ASSIGNMENT >>
A line below contains "logic wr_ctrl;", and a later one contains "AST_CNT_SAT: assert property". Repeat both, with every line between them, exactly.
········
--- src/rtl/dwc_pkg.sv ---
package dwc_pkg;
    localparam int REG_W = 32;
    localparam int CNT_W = 16;
    localparam int CNT_LSB = REG_W - CNT_W;

    // control word bit positions
    localparam int B_EN  = 0;
    localparam int B_DIR = 1;
    localparam int B_NB  = 2;
    localparam int B_IE  = 3;
    localparam int B_HIT = 4;

    typedef enum logic {
        SEL_CTRL = 1'b0,
        SEL_ADDR = 1'b1
    } reg_sel_t;

    typedef enum logic [1:0] {
        ST_OFF   = 2'd0,
        ST_ARMED = 2'd1,
        ST_HIT   = 2'd2
    } hit_state_t;

    typedef struct packed {
        logic en;
        logic dir_rd;
        logic nonburst;
        logic irq_en;
    } ctrl_t;
endpackage

--- src/rtl/dwc_regs.sv ---
module dwc_regs
    import dwc_pkg::*;
#(
    parameter int AW = 32
) (
    input  logic              clk,
    input  logic              rst_n,
    input  logic              reg_wr,
    input  logic              reg_sel,
    input  logic [REG_W-1:0]  reg_wdata,
    input  logic              snoop_valid,
    output ctrl_t             ctrl,
    output logic [AW-1:0]     addr_cmp,
    output logic [CNT_W-1:0]  count,
    output logic              clr_req
);
    localparam logic [CNT_W-1:0] CNT_MAX = {CNT_W{1'b1}};

    logic wr_ctrl;
    logic wr_addr;
    logic cnt_step;

    assign wr_ctrl  = reg_wr && (reg_sel == SEL_CTRL);
    assign wr_addr  = reg_wr && (reg_sel == SEL_ADDR);
    assign clr_req  = wr_ctrl && reg_wdata[B_HIT];
    assign cnt_step = snoop_valid && ctrl.en && (count != CNT_MAX);

    always_ff @(posedge clk) begin
        if (!rst_n) begin
            ctrl     <= '0;
            addr_cmp <= '0;
            count    <= '0;
        end else begin
            if (wr_ctrl) begin
                ctrl.en       <= reg_wdata[B_EN];
                ctrl.dir_rd   <= reg_wdata[B_DIR];
                ctrl.nonburst <= reg_wdata[B_NB];
                ctrl.irq_en   <= reg_wdata[B_IE];
                count         <= reg_wdata[REG_W-1:CNT_LSB];
            end else if (cnt_step) begin
                count <= count + 1'b1;
            end
            if (wr_addr) begin
                addr_cmp <= reg_wdata[AW-1:0];
            end
        end
    end

    AST_CNT_SAT: assert property (@(posedge clk) disable iff (!rst_n)
        (count == CNT_MAX && !wr_ctrl) |=> (count == CNT_MAX));
    AST_CNT_IDLE: assert property (@(posedge clk) disable iff (!rst_n)
        (!ctrl.en && !wr_ctrl) |=> $stable(count));
    AST_CNT_STEP: assert property (@(posedge clk) disable iff (!rst_n)
        (snoop_valid && ctrl.en && !wr_ctrl && count != CNT_MAX)
        |=> (count == $past(count) + 1'b1));
endmodule

--- src/rtl/dwc_match.sv ---
module dwc_match
    import dwc_pkg::*;
#(
    parameter int AW = 32
) (
    input  logic          clk,
    input  logic          rst_n,
    input  ctrl_t         ctrl,
    input  logic [AW-1:0] addr_cmp,
    input  logic          snoop_valid,
    input  logic [AW-1:0] snoop_addr,
    input  logic          snoop_read,
    input  logic          snoop_burst,
    output logic          match
);
    logic addr_eq;
    logic dir_eq;
    logic kind_eq;

    always_comb begin
        addr_eq = (snoop_addr == addr_cmp);
        dir_eq  = (snoop_read == ctrl.dir_rd);
        kind_eq = (snoop_burst != ctrl.nonburst);
        match   = snoop_valid && ctrl.en && addr_eq && dir_eq && kind_eq;
    end

    AST_NO_MATCH_OFF: assert property (@(posedge clk) disable iff (!rst_n)
        !(ctrl.en && snoop_valid) |-> !match);
    AST_MATCH_ADDR: assert property (@(posedge clk) disable iff (!rst_n)
        match |-> (snoop_addr == addr_cmp));
endmodule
········
RESPONSE TO THIS EXERCISE >>
    logic wr_ctrl;
    logic wr_addr;
    logic cnt_step;

    assign wr_ctrl  = reg_wr && (reg_sel == SEL_CTRL);
    assign wr_addr  = reg_wr && (reg_sel == SEL_ADDR);
    assign clr_req  = wr_ctrl && reg_wdata[B_HIT];
    assign cnt_step = snoop_valid && ctrl.en && (count != CNT_MAX);

    always_ff @(posedge clk) begin
        if (!rst_n) begin
            ctrl     <= '0;
            addr_cmp <= '0;
            count    <= '0;
        end else begin
            if (wr_ctrl) begin
                ctrl.en       <= reg_wdata[B_EN];
                ctrl.dir_rd   <= reg_wdata[B_DIR];
                ctrl.nonburst <= reg_wdata[B_NB];
                ctrl.irq_en   <= reg_wdata[B_IE];
                count         <= reg_wdata[REG_W-1:CNT_LSB];
            end else if (cnt_step) begin
                count <= count + 1'b1;
            end
            if (wr_addr) begin
                addr_cmp <= reg_wdata[AW-1:0];
            end
        end
    end

    AST_CNT_SAT: assert property (@(posedge clk) disable iff (!rst_n)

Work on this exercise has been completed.